First published on the Ably blog
When building modern web applications, it is increasingly important to be able to handle realtime data with an event-driven architecture to propagate messages to all connected clients instantly.
Several protocols are available, but WebSocket is arguably the most widely used as it is optimized for minimum overhead and low latency. The WebSocket protocol supports bidirectional, full-duplex communication between client and server over a persistent, single-socket connection. With a WebSocket connection, you can eliminate polling and push updates to a client as soon as an event occurs.

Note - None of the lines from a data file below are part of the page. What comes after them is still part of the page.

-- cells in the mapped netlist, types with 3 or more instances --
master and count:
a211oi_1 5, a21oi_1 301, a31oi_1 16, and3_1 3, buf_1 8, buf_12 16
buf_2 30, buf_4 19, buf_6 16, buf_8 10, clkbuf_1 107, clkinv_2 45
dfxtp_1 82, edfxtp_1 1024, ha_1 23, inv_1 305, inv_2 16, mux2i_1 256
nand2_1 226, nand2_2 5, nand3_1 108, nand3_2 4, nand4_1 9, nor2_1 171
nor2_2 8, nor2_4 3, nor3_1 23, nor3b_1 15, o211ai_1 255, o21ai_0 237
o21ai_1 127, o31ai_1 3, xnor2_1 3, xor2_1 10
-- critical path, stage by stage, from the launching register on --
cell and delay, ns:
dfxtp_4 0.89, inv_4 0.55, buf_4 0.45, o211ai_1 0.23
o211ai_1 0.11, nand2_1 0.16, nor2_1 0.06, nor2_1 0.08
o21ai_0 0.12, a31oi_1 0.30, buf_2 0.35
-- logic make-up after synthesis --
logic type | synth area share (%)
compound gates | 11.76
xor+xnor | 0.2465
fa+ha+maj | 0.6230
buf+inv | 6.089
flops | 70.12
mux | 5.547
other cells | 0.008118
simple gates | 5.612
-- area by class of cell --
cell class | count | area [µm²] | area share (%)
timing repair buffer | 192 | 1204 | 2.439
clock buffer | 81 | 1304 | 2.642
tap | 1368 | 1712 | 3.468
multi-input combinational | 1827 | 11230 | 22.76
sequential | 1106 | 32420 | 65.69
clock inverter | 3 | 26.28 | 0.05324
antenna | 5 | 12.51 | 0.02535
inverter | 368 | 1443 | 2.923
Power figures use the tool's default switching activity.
==> src/verilog/boot_pkg.sv <==
package boot_pkg;

  // work ram sweep, 128 Ki entries
  localparam int fill_addr_w = 17;

  // rom and ram mask width
  localparam int mask_w = 24;

  // header size code width
  localparam int size_w = 4;

  // parser delay counter
  localparam int parser_cnt_w = 3;
  localparam logic [parser_cnt_w-1:0] parser_delay_init = 3'd6;
  // counter rests here after reset, before any download
  localparam logic [parser_cnt_w-1:0] parser_delay_idle = 3'd7;

  // bytes for a size code of zero
  localparam int mask_base = 1024;

  // apb bus widths
  localparam int apb_addr_w = 4;
  localparam int apb_data_w = 32;

  // fill byte type
  typedef logic [7:0] byte_t;

  // fill patterns for work and audio ram
  typedef enum logic [1:0] {
    fill_checker = 2'd0,
    fill_stripe  = 2'd1,
    fill_55      = 2'd2,
    fill_ff      = 2'd3
  } fill_pattern_e;

  // apb register offsets
  typedef enum logic [apb_addr_w-1:0] {
    reg_pattern_addr = 4'h0,
    reg_status_addr  = 4'h4
  } apb_reg_e;

endpackage

==> src/verilog/load_tracker.sv <==
module load_tracker
  import boot_pkg::*;
(
  input  logic              clk_sys,
  input  logic              reset,
  input  logic              cart_download,
  input  logic              spc_download,
  input  logic              ioctl_wr,
  input  logic [size_w-1:0] rom_size,
  input  logic [size_w-1:0] ram_size,
  output logic [mask_w-1:0] rom_mask,
  output logic [mask_w-1:0] ram_mask,
  output logic [size_w-1:0] sram_size,
  output logic              parser_busy,
  output logic              downloading,
  output logic              spc_mode
);

  // registered download flags
  logic dl_q;
  // parser delay counter
  logic [parser_cnt_w-1:0] delay_cnt;
  // end of either download
  logic dl_end;

  // any download in progress
  assign downloading = cart_download | spc_download;

  // flags were up last clock, both down now
  assign dl_end = dl_q & ~cart_download & ~spc_download;

  // busy between load and expiry, idle value and zero both mean done
  assign parser_busy = (delay_cnt != parser_delay_idle) && (delay_cnt != '0);

  always_ff @(posedge clk_sys) begin
    if (!reset) begin
      dl_q <= 1'b0;
    end else begin
      dl_q <= downloading;
    end
  end

  // delay runs down one per clock after the end event
  always_ff @(posedge clk_sys) begin
    if (!reset) begin
      delay_cnt <= parser_delay_idle;
    end else if (dl_end) begin
      delay_cnt <= parser_delay_init;
    end else if (parser_busy) begin
      delay_cnt <= delay_cnt - 1'b1;
    end
  end

  // header fields are settled by now
  // masks must be valid before the core leaves reset
  always_ff @(posedge clk_sys) begin
    if (!reset) begin
      rom_mask  <= '0;
      ram_mask  <= '0;
      sram_size <= '0;
    end else if (delay_cnt == parser_cnt_w'(1)) begin
      rom_mask <= (mask_w'(mask_base) << rom_size) - mask_w'(1);
      // no ram at all for a zero code
      if (ram_size == '0) begin
        ram_mask <= '0;
      end else begin
        ram_mask <= (mask_w'(mask_base) << ram_size) - mask_w'(1);
      end
      sram_size <= ram_size;
    end
  end

  // sound program mode follows the last written download type
  always_ff @(posedge clk_sys) begin
    if (!reset) begin
      spc_mode <= 1'b0;
    end else if (ioctl_wr) begin
      spc_mode <= spc_download;
    end
  end

endmodule
$ cat src/rtl/cpu_consts.svh
`ifndef CPU_CONSTS_SVH
`define CPU_CONSTS_SVH

// word and register file size
`define CPU_DATA_W      16
`define CPU_REG_COUNT   8

// pc after reset
`define CPU_RESET_PC    16'h0000

// bit positions in the flag word
`define CPU_FLAG_GREATER   15
`define CPU_FLAG_LESSER    14
`define CPU_FLAG_EQUAL     13
`define CPU_FLAG_ZERO      12
`define CPU_FLAG_CARRY     11
`define CPU_FLAG_OVERFLOW  10
`define CPU_FLAG_DIVZERO   9
`define CPU_FLAG_NEGATIVE  6

// outchar colour adjustment
`define CPU_COLOR_STEP  16'h0F00

`endif

$ cat src/rtl/cpu_pkg.sv
`include "cpu_consts.svh"

package cpu_pkg;

   typedef logic [`CPU_DATA_W-1:0] word_t;
   typedef logic [$clog2(`CPU_REG_COUNT)-1:0] reg_idx_t;

   // instruction bits 15..10
   typedef enum logic [5:0] {
      LOAD    = 6'b110000,
      STORE   = 6'b110001,
      OUTCHAR = 6'b110010,
      MOV     = 6'b110011,
      LOADN   = 6'b111000,
      LOADI   = 6'b111100,
      STOREI  = 6'b111101,
      JMP     = 6'b000010
   } opcode_e;

   // instruction bits 9..6, code 15 left unnamed
   typedef enum logic [3:0] {
      ALWAYS, EQ, NE, ZERO, NOT_ZERO, CARRY, NOT_CARRY,
      GREATER, LESSER, GREATER_EQ, LESSER_EQ,
      OVERFLOW, NOT_OVERFLOW, NEGATIVE, DIV_ZERO
   } cond_e;

   typedef enum logic [2:0] {
      FETCH, DECODE, OPERAND, ADDRESS, ACCESS, FINISH
   } seq_state_e;

endpackage

$ cat src/rtl/register_file.sv
`timescale 1ns/1ps
`include "cpu_consts.svh"

module register_file (
   input  logic              wire_clock,
   input  logic              resetStage,
   input  cpu_pkg::reg_idx_t rd_a_idx,
   input  cpu_pkg::reg_idx_t rd_b_idx,
   output cpu_pkg::word_t    rd_a_data,
   output cpu_pkg::word_t    rd_b_data,
   input  logic              wr_en,
   input  cpu_pkg::reg_idx_t wr_idx,
   input  cpu_pkg::word_t    wr_data
);

   cpu_pkg::word_t regs [`CPU_REG_COUNT];

   always_ff @(posedge wire_clock) begin
      if (resetStage) begin
         for (int i = 0; i < `CPU_REG_COUNT; i++) begin
            regs[i] <= '0;
         end
      end else if (wr_en) begin
         regs[wr_idx] <= wr_data;
      end
   end

   // reads see the old value during a write cycle
   assign rd_a_data = regs[rd_a_idx];
   assign rd_b_data = regs[rd_b_idx];

endmodule

$ cat src/rtl/branch_condition.sv
`timescale 1ns/1ps
`include "cpu_consts.svh"

module branch_condition (
   input  cpu_pkg::cond_e cond,
   input  cpu_pkg::word_t flags,
   output logic           taken
);

   logic flag_greater;
   logic flag_lesser;
   logic flag_equal;
   logic flag_zero;
   logic flag_carry;
   logic flag_overflow;
   logic flag_divzero;
   logic flag_negative;

   assign flag_greater  = flags[`CPU_FLAG_GREATER];
   assign flag_lesser   = flags[`CPU_FLAG_LESSER];
   assign flag_equal    = flags[`CPU_FLAG_EQUAL];
   assign flag_zero     = flags[`CPU_FLAG_ZERO];
   assign flag_carry    = flags[`CPU_FLAG_CARRY];
   assign flag_overflow = flags[`CPU_FLAG_OVERFLOW];
   assign flag_divzero  = flags[`CPU_FLAG_DIVZERO];
   assign flag_negative = flags[`CPU_FLAG_NEGATIVE];

   always_comb begin
      case (cond)
         cpu_pkg::ALWAYS:       taken = 1'b1;
         cpu_pkg::EQ:           taken = flag_equal;
         cpu_pkg::NE:           taken = !flag_equal;
         cpu_pkg::ZERO:         taken = flag_zero;
         cpu_pkg::NOT_ZERO:     taken = !flag_zero;
         cpu_pkg::CARRY:        taken = flag_carry;
         cpu_pkg::NOT_CARRY:    taken = !flag_carry;
         cpu_pkg::GREATER:      taken = flag_greater;
         cpu_pkg::LESSER:       taken = flag_lesser;
         cpu_pkg::GREATER_EQ:   taken = flag_greater | flag_equal;
         cpu_pkg::LESSER_EQ:    taken = flag_lesser | flag_equal;
         cpu_pkg::OVERFLOW:     taken = flag_overflow;
         cpu_pkg::NOT_OVERFLOW: taken = !flag_overflow;
         cpu_pkg::NEGATIVE:     taken = flag_negative;
         cpu_pkg::DIV_ZERO:     taken = flag_divzero;
         // code 15
         default:               taken = 1'b0;
      endcase
   end

endmodule

$ cat src/rtl/video_port.sv
`timescale 1ns/1ps
`include "cpu_consts.svh"

module video_port (
   input  logic           wire_clock,
   input  logic           resetStage,
   input  logic           video_load,
   input  cpu_pkg::word_t load_pos,
   input  cpu_pkg::word_t load_char,
   output cpu_pkg::word_t video_pos,
   output cpu_pkg::word_t video_char,
   output logic           video_strobe
);

   cpu_pkg::word_t adj_char;

   // colour nibble 0 steps up, F steps down
   always_comb begin
      if (load_char[11:8] == 4'h0) begin
         adj_char = load_char + `CPU_COLOR_STEP;
      end else if (load_char[11:8] == 4'hF) begin
         adj_char = load_char - `CPU_COLOR_STEP;
      end else begin
         adj_char = load_char;
      end
   end

   always_ff @(posedge wire_clock) begin
      if (video_load) begin
         video_pos  <= load_pos;
         video_char <= adj_char;
      end
   end

   always_ff @(posedge wire_clock) begin
      if (resetStage) begin
         video_strobe <= 1'b0;
      end else begin
         video_strobe <= video_load;
      end
   end

endmodule

$ cat src/rtl/instruction_sequencer.sv
`timescale 1ns/1ps
`include "cpu_consts.svh"

module instruction_sequencer (
   input  logic              wire_clock,
   input  logic              resetStage,
   input  cpu_pkg::word_t    mem_rdata,
   output cpu_pkg::word_t    mem_addr,
   output cpu_pkg::word_t    mem_wdata,
   output logic              mem_write,
   output cpu_pkg::reg_idx_t rd_a_idx,
   output cpu_pkg::reg_idx_t rd_b_idx,
   input  cpu_pkg::word_t    rd_a_data,
   input  cpu_pkg::word_t    rd_b_data,
   output logic              wr_en,
   output cpu_pkg::reg_idx_t wr_idx,
   output cpu_pkg::word_t    wr_data,
   output cpu_pkg::cond_e    cond,
   input  logic              taken,
   output logic              video_load,
   output cpu_pkg::word_t    load_pos,
   output cpu_pkg::word_t    load_char
);

   cpu_pkg::seq_state_e state;
   cpu_pkg::word_t      pc;
   cpu_pkg::word_t      ir;
   cpu_pkg::word_t      addr_reg;
   cpu_pkg::word_t      pc_inc;
   cpu_pkg::word_t      pc_next;
   cpu_pkg::opcode_e    op;
   cpu_pkg::opcode_e    fetch_op;

   assign op       = cpu_pkg::opcode_e'(ir[15:10]);
   assign fetch_op = cpu_pkg::opcode_e'(mem_rdata[15:10]);
   assign cond     = cpu_pkg::cond_e'(ir[9:6]);
   assign pc_inc   = pc + 1'b1;

   // in DECODE the instruction is still on the memory bus
   assign rd_a_idx = (state == cpu_pkg::DECODE) ? mem_rdata[9:7] : ir[9:7];
   assign rd_b_idx = (state == cpu_pkg::DECODE) ? mem_rdata[6:4] : ir[6:4];

   // jump target or operand skip
   always_comb begin
      case (op)
         cpu_pkg::LOADN: pc_next = pc_inc;
         cpu_pkg::JMP:   pc_next = taken ? mem_rdata : pc_inc;
         default:        pc_next = pc;
      endcase
   end

   always_ff @(posedge wire_clock) begin
      if (resetStage) begin
         state    <= cpu_pkg::FETCH;
         pc       <= `CPU_RESET_PC;
         mem_addr <= `CPU_RESET_PC;
      end else begin
         case (state)
            cpu_pkg::FETCH: begin
               state <= cpu_pkg::DECODE;
            end
            cpu_pkg::DECODE: begin
               pc    <= pc_inc;
               state <= cpu_pkg::OPERAND;
               case (fetch_op)
                  cpu_pkg::LOADI:  mem_addr <= rd_b_data;
                  cpu_pkg::STOREI: mem_addr <= rd_a_data;
                  default:         mem_addr <= pc_inc;
               endcase
            end
            cpu_pkg::OPERAND: begin
               case (op)
                  cpu_pkg::LOAD, cpu_pkg::STORE: begin
                     state <= cpu_pkg::ADDRESS;
                  end
                  cpu_pkg::OUTCHAR: begin
                     mem_addr <= pc;
                     state    <= cpu_pkg::FINISH;
                  end
                  default: begin
                     pc       <= pc_next;
                     mem_addr <= pc_next;
                     state    <= cpu_pkg::FETCH;
                  end
               endcase
            end
            cpu_pkg::ADDRESS: begin
               mem_addr <= addr_reg;
               state    <= cpu_pkg::ACCESS;
            end
            cpu_pkg::ACCESS: begin
               // step over the address word
               pc       <= pc_inc;
               mem_addr <= pc_inc;
               state    <= cpu_pkg::FETCH;
            end
            default: begin
               state <= cpu_pkg::FETCH;
            end
         endcase
      end
   end

   always_ff @(posedge wire_clock) begin
      if (state == cpu_pkg::DECODE) begin
         ir <= mem_rdata;
      end
      if (state == cpu_pkg::OPERAND) begin
         addr_reg <= mem_rdata;
      end
   end

   assign mem_write = ((state == cpu_pkg::ACCESS) && (op == cpu_pkg::STORE)) ||
                      ((state == cpu_pkg::OPERAND) && (op == cpu_pkg::STOREI));
   assign mem_wdata = (op == cpu_pkg::STOREI) ? rd_b_data : rd_a_data;

   assign wr_en = ((state == cpu_pkg::OPERAND) &&
                   ((op == cpu_pkg::LOADN) || (op == cpu_pkg::LOADI) ||
                    (op == cpu_pkg::MOV))) ||
                  ((state == cpu_pkg::ACCESS) && (op == cpu_pkg::LOAD));
   assign wr_idx  = ir[9:7];
   assign wr_data = (op == cpu_pkg::MOV) ? rd_b_data : mem_rdata;

   // position from ry, character from rx
   assign video_load = (state == cpu_pkg::OPERAND) && (op == cpu_pkg::OUTCHAR);
   assign load_pos   = rd_b_data;
   assign load_char  = rd_a_data;

endmodule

How to integrate WebSockets into your stack
You could deliver an event-driven architecture by setting up a dedicated WebSocket server for clients to connect and receive updates. However, this architecture has several drawbacks, including the need to manage and scale the server and the inherent latency involved in sending updates from that server to clients, who may be distributed worldwide.
To scale up your hardware across the globe, you could skip the responsibility and cost of ownership by renting from a cloud service provider. For example, you could use a managed cloud service such as Amazon ECS, or you could opt for a serverless WebSocket solution.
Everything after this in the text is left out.